Projeto Três Mangueiras: Plantando justiça para mães negras no Porto do Rosa

Texto por
Lucas Linhares
Data
7 de outubro de 2024

Como pensar em justiça de gênero, racial, econômica e climática em territórios ainda não alcançados por políticas públicas efetivas de cuidado e assistência social? 

Em São Gonçalo, segundo bairro mais populoso do Rio de Janeiro, apenas 7,6% das crianças estão matriculadas em creches; o Centro de Referência da Assistência Social (CRAS) opera em sobrecarga, ultrapassando o dobro da capacidade recomendada; mais de 40% das mães tiveram pré-natal insuficiente; e mais de 60% da população negra vive em domicílios improvisados, conforme revelam dados dos Perfis Municipais, divulgados pela Casa Fluminense. 

E é também sobre esse mesmo chão que nascem iniciativas de enfrentamento a essa realidade, como o Projeto Três Mangueiras, no Porto do Rosa, bairro do município de São Gonçalo. Foi em 2020, com o agravamento da insegurança alimentar causado pela pandemia, que dezenas de mulheres negras da região passaram a procurar auxílio para suas famílias na casa de axé Três Mangueiras, liderada pela Mãe Zazi Danda Keuamazi, Iyalorixá negra e lésbica. Ela, que também foi vítima da pandemia, encontrou na espiritualidade e nos saberes ancestrais motivação para buscar soluções em comunidade, arrecadando e distribuindo alimentos.

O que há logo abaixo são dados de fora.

`config.mk`:
```
export PLATFORM = sky130hd
export DESIGN_NAME = pipe_ctrl
export DESIGN_NICKNAME = d
export VERILOG_FILES = /design/src/rtl/pipe_ctrl.sv
export SDC_FILE = /design/constraint.sdc
export NUM_CORES = 1
export LEC_CHECK = 0
export ABC_AREA = 1
export CORE_UTILIZATION = 53
export CTS_BUF_LIST = sky130_fd_sc_hd__clkbuf_2 sky130_fd_sc_hd__clkbuf_4 sky130_fd_sc_hd__clkbuf_8
export CTS_CLUSTER_DIAMETER = 100
export DETAILED_ROUTE_END_ITERATION = 8
export GPL_ROUTABILITY_DRIVEN = 0
export PLACE_DENSITY = 0.87
export SETUP_SLACK_MARGIN = 0.3
export SYNTH_ARGS = -nofsm -noshare
export SYNTH_HDL_FRONTEND = slang
export SYNTH_SLANG_ARGS = --single-unit
```
`constraint.sdc`:
```
create_clock -name clk -period 13.3 [get_ports clk]
set_input_delay 2.66 -clock clk [delete_from_list [all_inputs] [get_ports clk]]
set_output_delay 2.66 -clock clk [all_outputs]
set_load 0.1 [all_outputs]
```
`src/rtl/pipe_ctrl.sv`:
```
// pipe_ctrl: elastic chain of STAGES pipeline register slots carrying a
// payload plus destination-register tag, with valid/ready backpressure,
// per-slot flush, RAW hazard detection and operand forwarding.
//
// Build option: define PIPE_CTRL_FWD_EN to enable forwarding with
// load-use-only stalling. Without it the block is interlock-only: any
// in-flight writer of a source register stalls the incoming instruction
// and the fwd* outputs are tied to zero.
module pipe_ctrl #(
  parameter int WIDTH  = 32,
  parameter int STAGES = 4,
  parameter int REGW   = 5
) (
  input  logic                      clk,
  input  logic                      rst_n,
  input  logic                      in_valid,
  output logic                      in_ready,
  input  logic [WIDTH-1:0]          in_data,
  input  logic [REGW-1:0]           in_rd,
  input  logic                      in_wen,
  input  logic                      in_load,
  input  logic [REGW-1:0]           in_rs1,
  input  logic [REGW-1:0]           in_rs2,
  input  logic [STAGES-1:0]         flush_mask,
  output logic                      out_valid,
  input  logic                      out_ready,
  output logic [WIDTH-1:0]          out_data,
  output logic [REGW-1:0]           out_rd,
  output logic                      out_wen,
  output logic                      fwd1_hit,
  output logic                      fwd2_hit,
  output logic [WIDTH-1:0]          fwd1_data,
  output logic [WIDTH-1:0]          fwd2_data,
  output logic [$clog2(STAGES)-1:0] fwd1_stage,
  output logic [$clog2(STAGES)-1:0] fwd2_stage
);

  localparam int SW = $clog2(STAGES);

  // Slot state. Only the valid bits are reset; the payload fields are
  // meaningless while their slot is empty.
  logic [STAGES-1:0] valid_reg;
  logic [STAGES-1:0] valid_next;
  logic [WIDTH-1:0]  data_reg [STAGES];
  logic [REGW-1:0]   rd_reg   [STAGES];
  logic [STAGES-1:0] wen_reg;
  logic [STAGES-1:0] load_reg;

  // rdy[k]: slot k can take a new occupant at the next edge.
  logic [STAGES-1:0] rdy;

  // Per-slot source-register matches against the waiting instruction.
  logic [STAGES-1:0] match1;
  logic [STAGES-1:0] match2;

  logic haz1;
  logic haz2;
  logic hazard;

  // Ready chain from the output back to slot 0, so an empty slot fills
  // even while an older slot is stalled (bubbles compress).
  always_comb begin
    rdy = '0;
    rdy[STAGES-1] = !valid_reg[STAGES-1] || out_ready;
    for (int k = STAGES - 2; k >= 0; k--) begin
      rdy[k] = !valid_reg[k] || rdy[k+1];
    end
  end

  // Match detection per slot; register 0 is hard-wired and never matches.
  genvar gi;
  generate
    for (gi = 0; gi < STAGES; gi++) begin : g_match
      assign match1[gi] = valid_reg[gi] && wen_reg[gi] &&
                          (rd_reg[gi] != '0) && (rd_reg[gi] == in_rs1);
      assign match2[gi] = valid_reg[gi] && wen_reg[gi] &&
                          (rd_reg[gi] != '0) && (rd_reg[gi] == in_rs2);
    end
  endgenerate

`ifdef PIPE_CTRL_FWD_EN
  logic          sel1_found;
  logic          sel2_found;
  logic [SW-1:0] sel1_idx;
  logic [SW-1:0] sel2_idx;
  logic [WIDTH-1:0] sel1_data;
  logic [WIDTH-1:0] sel2_data;

  // Youngest-match select: scan oldest to youngest so the lowest index wins.
  always_comb begin
    sel1_found = 1'b0;
    sel2_found = 1'b0;
    sel1_idx   = '0;
    sel2_idx   = '0;
    sel1_data  = '0;
    sel2_data  = '0;
    for (int k = STAGES - 1; k >= 0; k--) begin
      if (match1[k]) begin
        sel1_found = 1'b1;
        sel1_idx   = SW'(k);
        sel1_data  = data_reg[k];
      end
      if (match2[k]) begin
        sel2_found = 1'b1;
        sel2_idx   = SW'(k);
        sel2_data  = data_reg[k];
      end
    end
  end

  // A load still in slot 0 has no result yet: that is the only stall case.
  assign haz1 = match1[0] && load_reg[0];
  assign haz2 = match2[0] && load_reg[0];

  assign fwd1_hit   = sel1_found && !haz1;
  assign fwd2_hit   = sel2_found && !haz2;
  assign fwd1_data  = fwd1_hit ? sel1_data : '0;
  assign fwd2_data  = fwd2_hit ? sel2_data : '0;
  assign fwd1_stage = fwd1_hit ? sel1_idx  : '0;
  assign fwd2_stage = fwd2_hit ? sel2_idx  : '0;
`else
  // The load flag only matters when forwarding is available.
  logic unused_load;
  assign unused_load = ^load_reg;

  // Without forwarding any in-flight writer of a source is a hazard.
  assign haz1 = |match1;
  assign haz2 = |match2;

  assign fwd1_hit   = 1'b0;
  assign fwd2_hit   = 1'b0;
  assign fwd1_data  = '0;
  assign fwd2_data  = '0;
  assign fwd1_stage = '0;
  assign fwd2_stage = '0;
`endif

  assign hazard   = haz1 || haz2;
  assign in_ready = rdy[0] && !hazard;

  // Next occupancy: advance where ready, then apply flush with top priority.
  always_comb begin
    valid_next = valid_reg;
    if (rdy[0]) begin
      // A stalled instruction leaves a bubble behind in slot 0.
      valid_next[0] = in_valid && in_ready;
    end
    for (int k = 1; k < STAGES; k++) begin
      if (rdy[k]) begin
        valid_next[k] = valid_reg[k-1];
      end
    end
    valid_next = valid_next & ~flush_mask;
  end

  // Occupancy register; reset drops every in-flight instruction at once.
  always_ff @(posedge clk or negedge rst_n) begin
    if (!rst_n) begin
      valid_reg <= '0;
    end else begin
      valid_reg <= valid_next;
    end
  end

  // Payload shift: each slot captures its predecessor whenever it is ready.
  always_ff @(posedge clk) begin
    if (rdy[0]) begin
      data_reg[0] <= in_data;
      rd_reg[0]   <= in_rd;
      wen_reg[0]  <= in_wen;
      load_reg[0] <= in_load;
    end
    for (int k = 1; k < STAGES; k++) begin
      if (rdy[k]) begin
        data_reg[k] <= data_reg[k-1];
        rd_reg[k]   <= rd_reg[k-1];
        wen_reg[k]  <= wen_reg[k-1];
        load_reg[k] <= load_reg[k-1];
      end
    end
  end

  // Output view of the oldest slot; held while stalled since rdy is low.
  assign out_valid = valid_reg[STAGES-1];
  assign out_data  = data_reg[STAGES-1];
  assign out_rd    = rd_reg[STAGES-1];
  assign out_wen   = wen_reg[STAGES-1];

endmodule

```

Entendendo a permanência e a complexidade dos desafios vivenciados, Zazi decidiu manter e expandir a iniciativa, que agora conta com encontros quinzenais voltados tanto para as mulheres quanto para as crianças da região. Nestes encontros, além de distribuição de cestas básicas e refeições preparadas pela cozinha da Casa, são promovidas rodas de conversa e acolhimento, além de atividades infantis educativas e sustentáveis, como as oficinas de horta urbana. “Isso é alimentação de favela, uma maneira também de as crianças pensarem e contribuírem com a alimentação dentro de casa, plantando uma salsa, um coentro. Queremos que elas aprendam isso desde cedo”, afirma Mãe Zazi.

Para ela, o próximo passo é oferecer também atendimentos psicológicos para reparar os efeitos dos diferentes tipos de violência sofridos. “Muitas mulheres aqui sofrem violência e não sabem que estão sofrendo uma violência, então é importante essa assistência especializada”, diz ela.

Ao entender o cuidado de forma ampla e integrada, Mãe Zazi atua como guardiã de seu território, seus saberes e tecnologias; ao mesmo tempo em que alerta para a urgência de políticas públicas que tratem os problemas enfrentados de forma sistemática e transversal, inclusive através do apoio e fomento a lideranças locais e suas iniciativas. 

O Projeto Três Mangueiras foi um dos selecionados na última edição do Edital Agenda Rio 2030 do Fundo Casa Fluminense, que ofereceu apoio institucional e financeiro para iniciativas de 20 territórios da região metropolitana. “Hoje o projeto já caminha bem melhor. Era uma chama que já estava se apagando, mas reacendemos graças a esse Edital”, afirmou Zazi. Dos projetos contemplados em 2024, 95% são liderados por pessoas negras e 5% por pessoas indígenas. Entre elas, 65% são pessoas LGBTQIAPN+ e 75% dos projetos são liderados por mulheres.